Effects of different exogenous signal molecules on the reactor performance, sludge properties and microbial community structures of mixotrophic nitrogen removal process

Abstract

As a form of microbial interaction, quorum-sensing signal molecules can control the expression and functionality of related genes within microorganisms. The current study looked into the effects of various signal molecules on the process of nitrogen removal. The findings illustrated that 2µM signal molecules, namely C6-HSL, C8-HSL, C10-HSL, C12-HSL, and 3-oxo-C8-HSL diminished the overall nitrogen removal efficiency (TRE) from 37.8% in the control, down to 26.8%, 26.0%, 28.1%, 27.6%, and 27.7%, respectively. Nevertheless, these molecules only slightly affected ammonia removal efficiency, reducing it from 67.9–63.7%, 62.8%, 62.6%, 63.7%, and 62.9%, respectively. C8-HSL, C10-HSL, and 3-oxo-C8-HSL significantly enhanced the relative abundance of denitrifying bacteria from an initial value of 36.3–37.00%, 35.76%, and 36.86%, in contrast to C6-HSL and C12-HSL, which caused a reduction to 24.39% and 26.56% respectively. The signal molecules were suspended in methanol, resulting in an elevation of the relative abundance of denitrifying bacteria from an initial 14.31–30.09%, paralleled by an increased TRE value of 27.6–37.8%. Environmental alterations, together with methanol provision, both constrained the Anammox activity.

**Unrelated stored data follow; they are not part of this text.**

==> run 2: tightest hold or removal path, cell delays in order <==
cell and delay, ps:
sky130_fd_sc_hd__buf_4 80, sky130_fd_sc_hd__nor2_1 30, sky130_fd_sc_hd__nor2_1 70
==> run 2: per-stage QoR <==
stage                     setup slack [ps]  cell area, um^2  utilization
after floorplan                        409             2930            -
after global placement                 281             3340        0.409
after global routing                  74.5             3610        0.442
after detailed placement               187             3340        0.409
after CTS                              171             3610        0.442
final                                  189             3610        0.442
File: src/logic/map_access_defines.vh
// constants for the tcp boolean mapping point request handler
// assumes byte-wide request and response streams framed by a start strobe
// Summary of operation
// frames open with a two-byte transaction tag pairing requests and replies.
// protocol tag follows and must be zero in requests and replies.
// two-byte length counts following bytes; read or single write carries six.
// unit address must equal configured device address, range 1 to 247.
// function 01 reads boolean points from start address and point count.
// read start address lies within 0x40 to 0x7f.
// read reply gives byte count then that many packed data bytes.
// two-byte read reply carries length five.
// start address lands in bit 0 of first byte, ascending onward.
// bits past the requested count in the last byte are zero.
// function 05 writes one point from point address and value.
// write value ff00 sets the point, 0000 clears it.
// single write address lies within 0x40 to 0x7f.
// a modified point is forwarded to its downstream ethernet slave.
// good single write is echoed with length six.
// replies copy tag and unit; foreign unit or protocol is ignored.
// out-of-window ranges or bad write values leave points unchanged.
`ifndef MAP_ACCESS_DEFINES_VH
`define MAP_ACCESS_DEFINES_VH
`define HDR_BYTES 8'h0c
`define PROTO_ZERO 16'h0000
`define REQ_LEN 16'h0006
`define FC_READ 8'h01
`define FC_WRITE 8'h05
`define MAP_LO 16'h0040
`define MAP_HI 16'h007f
`define MAP_DEPTH 7'h40
`define VAL_ONE 16'hff00
`define VAL_ZERO 16'h0000
`define UNIT_MIN 8'h01
`define UNIT_MAX 8'hf7
`define RD_LEN_BASE 16'h0003
`define WR_REPLY_BYTES 8'h0c
`define RD_FIXED_BYTES 8'h09
`endif

File: src/logic/point_bank.v
// bank of 64 boolean mapping points with registered byte read
// assumes one clock; write port takes effect on the next edge
`timescale 1ns/1ps
module point_bank
(
   input wire core_clk_in, // system clock
   input wire nrst_in, // async reset, active low
   input wire wr_en_in, // write one point
   input wire [5:0] wr_idx_in, // point index
   input wire wr_val_in, // new point value
   input wire [5:0] rd_idx_in, // first point of byte
   input wire [3:0] rd_cnt_in, // valid bits in byte, 1..8
   output reg [7:0] rd_byte_out // packed byte, registered
);
   reg [63:0] pts_q;
   wire [7:0] pick;
   // ============================================================
   // storage
   always @(posedge core_clk_in or negedge nrst_in)
   begin
      if (!nrst_in)
         pts_q <= 64'h0000_0000_0000_0000;
      else if (wr_en_in)
         pts_q[wr_idx_in] <= wr_val_in;
   end
   // ============================================================
   // packing: bit k is point rd_idx+k, zero past count or window end
   genvar k;
   generate
      for (k = 0; k < 8; k = k + 1)
      begin : g_pack
         localparam [6:0] OFS = k;
         wire [6:0] idx = {1'b0, rd_idx_in} + OFS;
         assign pick[k] = (k < rd_cnt_in) && !idx[6] && pts_q[idx[5:0]];
      end
   endgenerate
   always @(posedge core_clk_in or negedge nrst_in)
   begin
      if (!nrst_in)
         rd_byte_out <= 8'h00;
      else
         rd_byte_out <= pick;
   end
endmodule

File: src/logic/frame_rx.v
// collects the twelve bytes of a request frame into fields
// assumes a start pulse at the first byte of each frame
`timescale 1ns/1ps
`include "map_access_defines.vh"
module frame_rx
(
   input wire core_clk_in, // system clock
   input wire nrst_in, // async reset, active low
   input wire sof_in, // first byte of frame
   input wire vld_in, // byte valid
   input wire [7:0] byte_in, // request byte
   output reg done_out, // frame complete pulse
   output reg [95:0] frame_out // bytes, first in top
);
   reg [7:0] cnt_q;
   // ============================================================
   // shift in bytes; a new start discards a partial frame
   always @(posedge core_clk_in or negedge nrst_in)
   begin
      if (!nrst_in)
      begin
         cnt_q <= 8'h00;
         done_out <= 1'b0;
         frame_out <= 96'h0;
      end
      else
      begin
         done_out <= 1'b0;
         if (vld_in)
         begin
            frame_out <= {frame_out[87:0], byte_in};
            if (sof_in)
               cnt_q <= 8'h01;
            else if (cnt_q != 8'h00 && cnt_q < `HDR_BYTES)
               cnt_q <= cnt_q + 8'h01;
            if ((sof_in ? 8'h01 : cnt_q + 8'h01) == `HDR_BYTES)
            begin
               done_out <= 1'b1;
               cnt_q <= 8'h00;
            end
         end
      end
   end
endmodule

Furthermore, the incorporation of C6-HSL led to a decrease in the secretion of extracellular polymeric substance while a corresponding increase in soluble microbial products was noted. This research implies that 2 µM signal molecules could considerably influence reactor performance and microbial components of the mixotrophic nitrogen removal operation. The information presented will contribute additional insights into the impact of signal molecules on both the Anammox and mixotrophic nitrogen removal procedures.